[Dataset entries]
#####

==> config.mk <==
export PLATFORM = sky130hd
export DESIGN_NAME = microwave_timer_ctrl
export DESIGN_NICKNAME = d
export VERILOG_FILES = /design/src/rtl/microwave_pkg.sv /design/src/rtl/bcd_down_digit.sv /design/src/rtl/microwave_timer_ctrl.sv
export SDC_FILE = /design/constraint.sdc
export NUM_CORES = 1
export LEC_CHECK = 0
export ABC_AREA = 1
export BUFFER_PORTS_ARGS = -buffer_cell sky130_fd_sc_hd__clkbuf_2
export CAP_MARGIN = 20
export CELL_PAD_IN_SITES_DETAIL_PLACEMENT = 0
export CELL_PAD_IN_SITES_GLOBAL_PLACEMENT = 1
export CORE_MARGIN = 10
export CORE_UTILIZATION = 36
export DETAILED_ROUTE_END_ITERATION = 7
export PLACE_DENSITY = 0.82
export SYNTH_ARGS = -nofsm -noshare
export SYNTH_HDL_FRONTEND = slang
export SYNTH_HIERARCHICAL = 1
export SYNTH_SLANG_ARGS = --single-unit
==> constraint.sdc <==
create_clock -name clk -period 2.25 [get_ports clk]
set_input_delay 0.5625 -clock clk [delete_from_list [all_inputs] [get_ports clk]]
set_output_delay 0.5625 -clock clk [all_outputs]
set_load 0.02 [all_outputs]
==> src/rtl/microwave_pkg.sv <==
// Shared encodings and constants for the microwave cooking timer.
package microwave_pkg;

    localparam int unsigned DIGIT_W        = 4;
    localparam int unsigned STATE_W        = 3;
    localparam int unsigned BEEP_W         = 4;
    localparam int unsigned BEEP_TICKS_DEF = 3;

    localparam logic [DIGIT_W-1:0] DIGIT_MAX    = 4'd9;
    localparam logic [DIGIT_W-1:0] SEC_TENS_MAX = 4'd5;
    localparam logic [DIGIT_W-1:0] KEY_MAX      = 4'd9;

    typedef enum logic [STATE_W-1:0] {
        ST_IDLE  = 3'd0,
        ST_ENTRY = 3'd1,
        ST_COOK  = 3'd2,
        ST_PAUSE = 3'd3,
        ST_DONE  = 3'd4
    } state_t;

endpackage

==> src/rtl/bcd_down_digit.sv <==
// One BCD down-counting digit with parallel load; wraps 0 -> MAXV and borrows.
module bcd_down_digit
    import microwave_pkg::*;
#(
    parameter logic [DIGIT_W-1:0] MAXV = DIGIT_MAX
) (
    input  logic               clk,
    input  logic               clrn,
    input  logic               load,
    input  logic [DIGIT_W-1:0] d,
    input  logic               en,
    output logic [DIGIT_W-1:0] q,
    output logic               borrow
);

    assign borrow = en && (q == '0);

    always_ff @(posedge clk or negedge clrn) begin
        if (!clrn) begin
            q <= '0;
        end else if (load) begin
            q <= d;
        end else if (en) begin
            q <= (q == '0) ? MAXV : q - DIGIT_W'(1);
        end
    end

endmodule

==> src/rtl/microwave_timer_ctrl.sv <==
// Cooking-timer sequencer: keypad entry, MM:SS countdown, magnetron gating and end beep.
module microwave_timer_ctrl
    import microwave_pkg::*;
#(
    parameter int unsigned BEEP_TICKS = BEEP_TICKS_DEF
) (
    input  logic               clk,
    input  logic               clrn,
    input  logic               tick,
    input  logic               key_valid,
    input  logic [DIGIT_W-1:0] key_data,
    input  logic               start,
    input  logic               stop,
    input  logic               clear,
    input  logic               door_closed,
    output logic [DIGIT_W-1:0] mm_tens,
    output logic [DIGIT_W-1:0] mm_ones,
    output logic [DIGIT_W-1:0] ss_tens,
    output logic [DIGIT_W-1:0] ss_ones,
    output logic               mag_on,
    output logic               beep,
    output logic               done,
    output logic               err,
    output logic [STATE_W-1:0] state
);

    state_t              st_q, st_d;
    logic [BEEP_W-1:0]   bcnt_q, bcnt_d;
    logic                mag_d, beep_d, done_d, err_d;
    logic                zero_ld, shift_ld, dec_en;
    logic                dig_ld;
    logic                b_so, b_st, b_mo, b_mt;
    logic                key_ok, time_zero, time_one;

    assign state     = st_q;
    assign key_ok    = key_valid && (key_data <= KEY_MAX);
    assign time_zero = (mm_tens == '0) && (mm_ones == '0) && (ss_tens == '0) && (ss_ones == '0);
    assign time_one  = (mm_tens == '0) && (mm_ones == '0) && (ss_tens == '0)
                       && (ss_ones == DIGIT_W'(1));
    assign dig_ld    = zero_ld || shift_ld;

    // Digit chain: parallel load for entry shift / zeroing, borrow cascade for countdown.
    bcd_down_digit #(.MAXV(DIGIT_MAX)) u_ss_ones (
        .clk(clk), .clrn(clrn), .load(dig_ld), .d(shift_ld ? key_data : '0),
        .en(dec_en), .q(ss_ones), .borrow(b_so)
    );
    bcd_down_digit #(.MAXV(SEC_TENS_MAX)) u_ss_tens (
        .clk(clk), .clrn(clrn), .load(dig_ld), .d(shift_ld ? ss_ones : '0),
        .en(b_so), .q(ss_tens), .borrow(b_st)
    );
    bcd_down_digit #(.MAXV(DIGIT_MAX)) u_mm_ones (
        .clk(clk), .clrn(clrn), .load(dig_ld), .d(shift_ld ? ss_tens : '0),
        .en(b_st), .q(mm_ones), .borrow(b_mo)
    );
    bcd_down_digit #(.MAXV(DIGIT_MAX)) u_mm_tens (
        .clk(clk), .clrn(clrn), .load(dig_ld), .d(shift_ld ? mm_ones : '0),
        .en(b_mo), .q(mm_tens), .borrow(b_mt)
    );

    always_ff @(posedge clk or negedge clrn) begin
        if (!clrn) begin
            st_q   <= ST_IDLE;
            bcnt_q <= '0;
            mag_on <= 1'b0;
            beep   <= 1'b0;
            done   <= 1'b0;
            err    <= 1'b0;
        end else begin
            st_q   <= st_d;
            bcnt_q <= bcnt_d;
            mag_on <= mag_d;
            beep   <= beep_d;
            done   <= done_d;
            err    <= err_d;
        end
    end

    // Event priority per state: clear > stop > door open > start > key > tick.
    always_comb begin
        st_d     = st_q;
        bcnt_d   = bcnt_q;
        zero_ld  = 1'b0;
        shift_ld = 1'b0;
        dec_en   = 1'b0;
        done_d   = 1'b0;
        err_d    = 1'b0;
        unique case (st_q)
            ST_IDLE: begin
                if (!clear && key_ok) begin
                    shift_ld = 1'b1;
                    st_d     = ST_ENTRY;
                end
            end
            ST_ENTRY: begin
                if (clear || stop) begin
                    zero_ld = 1'b1;
                    st_d    = ST_IDLE;
                end else if (start) begin
                    if (ss_tens > SEC_TENS_MAX) begin
                        err_d = 1'b1;
                    end else if (door_closed && !time_zero) begin
                        st_d = ST_COOK;
                    end
                end else if (key_ok) begin
                    shift_ld = 1'b1;
                end
            end
            ST_COOK: begin
                if (clear) begin
                    zero_ld = 1'b1;
                    st_d    = ST_IDLE;
                end else if (stop || !door_closed) begin
                    st_d = ST_PAUSE;
                end else if (tick) begin
                    dec_en = 1'b1;
                    if (time_one) begin
                        st_d   = ST_DONE;
                        done_d = 1'b1;
                        bcnt_d = BEEP_W'(BEEP_TICKS);
                    end
                end
            end
            ST_PAUSE: begin
                if (clear || stop) begin
                    zero_ld = 1'b1;
                    st_d    = ST_IDLE;
                end else if (start && door_closed) begin
                    st_d = ST_COOK;
                end
            end
            ST_DONE: begin
                if (clear || stop || start || key_valid) begin
                    st_d   = ST_IDLE;
                    bcnt_d = '0;
                end else if (tick) begin
                    bcnt_d = bcnt_q - BEEP_W'(1);
                    if (bcnt_q == BEEP_W'(1)) begin
                        st_d = ST_IDLE;
                    end
                end
            end
            default: begin
                zero_ld = 1'b1;
                st_d    = ST_IDLE;
            end
        endcase
        mag_d  = (st_d == ST_COOK);
        beep_d = (st_d == ST_DONE);
    end

endmodule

#####

Task directions:
Every line above that contains the word "parameter" should be reported.

Task output:
    parameter logic [DIGIT_W-1:0] MAXV = DIGIT_MAX
    parameter int unsigned BEEP_TICKS = BEEP_TICKS_DEF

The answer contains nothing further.